BRIEF: Starting with the opening line of the material, restate every line word for word, and end on the line containing "export CORE_UTILIZATION = 57".

SUPPLIED DATA:
===== config.mk =====
export PLATFORM = sky130hd
export DESIGN_NAME = instr_fetch
export DESIGN_NICKNAME = d
export VERILOG_FILES = /design/src/rtl/cpu_fetch_pkg.sv /design/src/rtl/fetch_fifo.sv /design/src/rtl/instr_fetch.sv
export SDC_FILE = /design/constraint.sdc
export NUM_CORES = 1
export LEC_CHECK = 0
export CAP_MARGIN = 10
export CORE_MARGIN = 4
export CORE_UTILIZATION = 57
export CTS_BUF_LIST = sky130_fd_sc_hd__clkbuf_8
export CTS_CLUSTER_DIAMETER = 30
export DETAILED_ROUTE_END_ITERATION = 10
export GPL_ROUTABILITY_DRIVEN = 0
export MAX_ROUTING_LAYER = met4
export PLACE_DENSITY_LB_ADDON = 0.15
export SYNTH_ARGS = -nofsm -noshare
export SYNTH_HDL_FRONTEND = slang
export SYNTH_HIERARCHICAL = 1
export SYNTH_SLANG_ARGS = --single-unit
export TNS_END_PERCENT = 10

===== constraint.sdc =====
create_clock -name clk -period 3.2 [get_ports clk]
set_clock_uncertainty 0.1 [all_clocks]
set_input_delay 0.48 -clock clk [delete_from_list [all_inputs] [get_ports clk]]
set_output_delay 0.48 -clock clk [all_outputs]
set_load 0.03 [all_outputs]

===== src/rtl/cpu_fetch_pkg.sv =====
// Shared constants and entry layout for the instruction fetch unit.
package cpu_fetch_pkg;

  localparam int              ADDR_W       = 16;
  localparam int              DATA_W       = 32;
  localparam logic [15:0]     RESET_VECTOR = 16'h8000;
  localparam logic [15:0]     ROM_BASE     = 16'h8000;
  localparam logic [15:0]     ROM_LAST     = 16'h8FFF;

  typedef struct packed {
    logic [ADDR_W-1:0] pc;
    logic [DATA_W-1:0] instr;
  } fetch_entry_t;

endpackage


===== src/rtl/fetch_fifo.sv =====
// Small synchronous FIFO for prefetched {pc, instr} entries; flush beats push.
module fetch_fifo #(
  parameter int WIDTH = 48,
  parameter int DEPTH = 2,
  parameter int CNT_W = $clog2(DEPTH) + 1
) (
  input  logic             clk,
  input  logic             rst,
  input  logic             push,
  input  logic             pop,
  input  logic             flush,
  input  logic [WIDTH-1:0] din,
  output logic [WIDTH-1:0] head,
  output logic [CNT_W-1:0] count
);

  localparam int PTR_W = $clog2(DEPTH);

  logic [DEPTH-1:0][WIDTH-1:0] mem;
  logic [PTR_W-1:0]            wr_ptr;
  logic [PTR_W-1:0]            rd_ptr;

  // Storage is cleared on reset so the head reads zero before any fetch.
  always_ff @(posedge clk) begin
    if (rst) begin
      mem    <= '0;
      wr_ptr <= '0;
      rd_ptr <= '0;
      count  <= '0;
    end else if (flush) begin
      wr_ptr <= '0;
      rd_ptr <= '0;
      count  <= '0;
    end else begin
      if (push) begin
        mem[wr_ptr] <= din;
        wr_ptr      <= wr_ptr + 1'b1;
      end
      if (pop) rd_ptr <= rd_ptr + 1'b1;
      count <= count + CNT_W'(push) - CNT_W'(pop);
    end
  end

  assign head = mem[rd_ptr];

endmodule


===== src/rtl/instr_fetch.sv =====
// Instruction fetch: PC, ROM strobe, prefetch queue and branch redirect.
// Optional ROM window fault detection is enabled by ROM_WINDOW_CHECK_EN.
module instr_fetch
  import cpu_fetch_pkg::*;
#(
  parameter int                ADDR_W   = cpu_fetch_pkg::ADDR_W,
  parameter int                DATA_W   = cpu_fetch_pkg::DATA_W,
  parameter logic [ADDR_W-1:0] RESET_PC = RESET_VECTOR,
`ifdef ROM_WINDOW_CHECK_EN
  parameter logic [ADDR_W-1:0] ROM_BASE = cpu_fetch_pkg::ROM_BASE,
  parameter logic [ADDR_W-1:0] ROM_LAST = cpu_fetch_pkg::ROM_LAST,
`endif
  parameter int                DEPTH    = 2
) (
  input  logic              clk,
  input  logic              rst,
  output logic [ADDR_W-1:0] rom_address,
  output logic              rom_oe,
  input  logic [DATA_W-1:0] rom_out,
  output logic              out_valid,
  input  logic              out_ready,
  output logic [DATA_W-1:0] out_instr,
  output logic [ADDR_W-1:0] out_pc,
  input  logic              redirect_valid,
  input  logic [ADDR_W-1:0] redirect_pc
`ifdef ROM_WINDOW_CHECK_EN
  ,
  output logic              fetch_fault
`endif
);

  localparam int ENTRY_W = ADDR_W + DATA_W;
  localparam int CNT_W   = $clog2(DEPTH) + 1;

  logic [ADDR_W-1:0]  pc;
  logic [CNT_W-1:0]   count;
  logic [ENTRY_W-1:0] head;
  logic               pop;
  logic               in_window;

`ifdef ROM_WINDOW_CHECK_EN
  assign in_window = (pc >= ROM_BASE) && (pc <= ROM_LAST);
`else
  assign in_window = 1'b1;
`endif

  assign out_valid   = (count != '0);
  assign pop         = out_valid && out_ready;
  assign rom_address = pc;
  // A full queue can still take a fetch when the head leaves on the same edge.
  assign rom_oe      = !redirect_valid && in_window &&
                       ((count < CNT_W'(DEPTH)) || pop);

  always_ff @(posedge clk) begin
    if (rst)                 pc <= RESET_PC;
    else if (redirect_valid) pc <= redirect_pc;
    else if (rom_oe)         pc <= pc + 1'b1;
  end

`ifdef ROM_WINDOW_CHECK_EN
  // Sticky until a redirect lands back inside the window.
  always_ff @(posedge clk) begin
    if (rst)
      fetch_fault <= 1'b0;
    else if (redirect_valid) begin
      if ((redirect_pc >= ROM_BASE) && (redirect_pc <= ROM_LAST))
        fetch_fault <= 1'b0;
    end else if (!in_window)
      fetch_fault <= 1'b1;
  end
`endif

  fetch_fifo #(
    .WIDTH (ENTRY_W),
    .DEPTH (DEPTH),
    .CNT_W (CNT_W)
  ) u_fifo (
    .clk   (clk),
    .rst   (rst),
    .push  (rom_oe),
    .pop   (pop),
    .flush (redirect_valid),
    .din   ({pc, rom_out}),
    .head  (head),
    .count (count)
  );

  assign out_pc    = head[ENTRY_W-1 -: ADDR_W];
  assign out_instr = head[DATA_W-1:0];

endmodule
File: src/rtl/rd_buffer_drain_ctrl_pkg.sv
// Shared types and helpers for the read-return buffer drain controller.
// Holds the default beat payload and the pointer-width rule used by the pointer logic.
package rd_buffer_drain_ctrl_pkg;

  typedef logic [63:0] data_entry_t;

  // Pointer width carries one extra wrap bit so full and empty can be told apart.
  function automatic int ptr_width(input int depth);
    return $clog2(depth) + 1;
  endfunction

endpackage

File: src/rtl/rd_drain_skid.sv
// Two-entry output skid FIFO that absorbs the buffer's registered read latency.
// Push and pop in the same cycle are both honoured; the head is presented combinationally.
module rd_drain_skid
  import rd_buffer_drain_ctrl_pkg::*;
#(
  parameter type DataEntry = data_entry_t
) (
  input  logic     clk,
  input  logic     rst,
  input  logic     push,
  input  DataEntry push_data,
  input  logic     pop,
  output DataEntry head,
  output logic [1:0] count
);

  DataEntry mem [2];
  logic     wr_sel;
  logic     rd_sel;

  // NOTE: state registers use non-blocking assignments so every flop samples pre-edge values.
  always_ff @(posedge clk) begin
    if (rst) begin
      // NOTE: this tiny storage is reset on purpose so out_data reads zero out of reset.
      mem[0] <= '0;
      mem[1] <= '0;
      wr_sel <= 1'b0;
      rd_sel <= 1'b0;
      count  <= 2'd0;
    end else begin
      if (push) begin
        mem[wr_sel] <= push_data;
        wr_sel      <= ~wr_sel;
      end
      if (pop) begin
        rd_sel <= ~rd_sel;
      end
      count <= count + {1'b0, push} - {1'b0, pop};
    end
  end

  assign head = mem[rd_sel];

endmodule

ANSWER TO THE EXERCISE:
===== config.mk =====
export PLATFORM = sky130hd
export DESIGN_NAME = instr_fetch
export DESIGN_NICKNAME = d
export VERILOG_FILES = /design/src/rtl/cpu_fetch_pkg.sv /design/src/rtl/fetch_fifo.sv /design/src/rtl/instr_fetch.sv
export SDC_FILE = /design/constraint.sdc
export NUM_CORES = 1
export LEC_CHECK = 0
export CAP_MARGIN = 10
export CORE_MARGIN = 4
export CORE_UTILIZATION = 57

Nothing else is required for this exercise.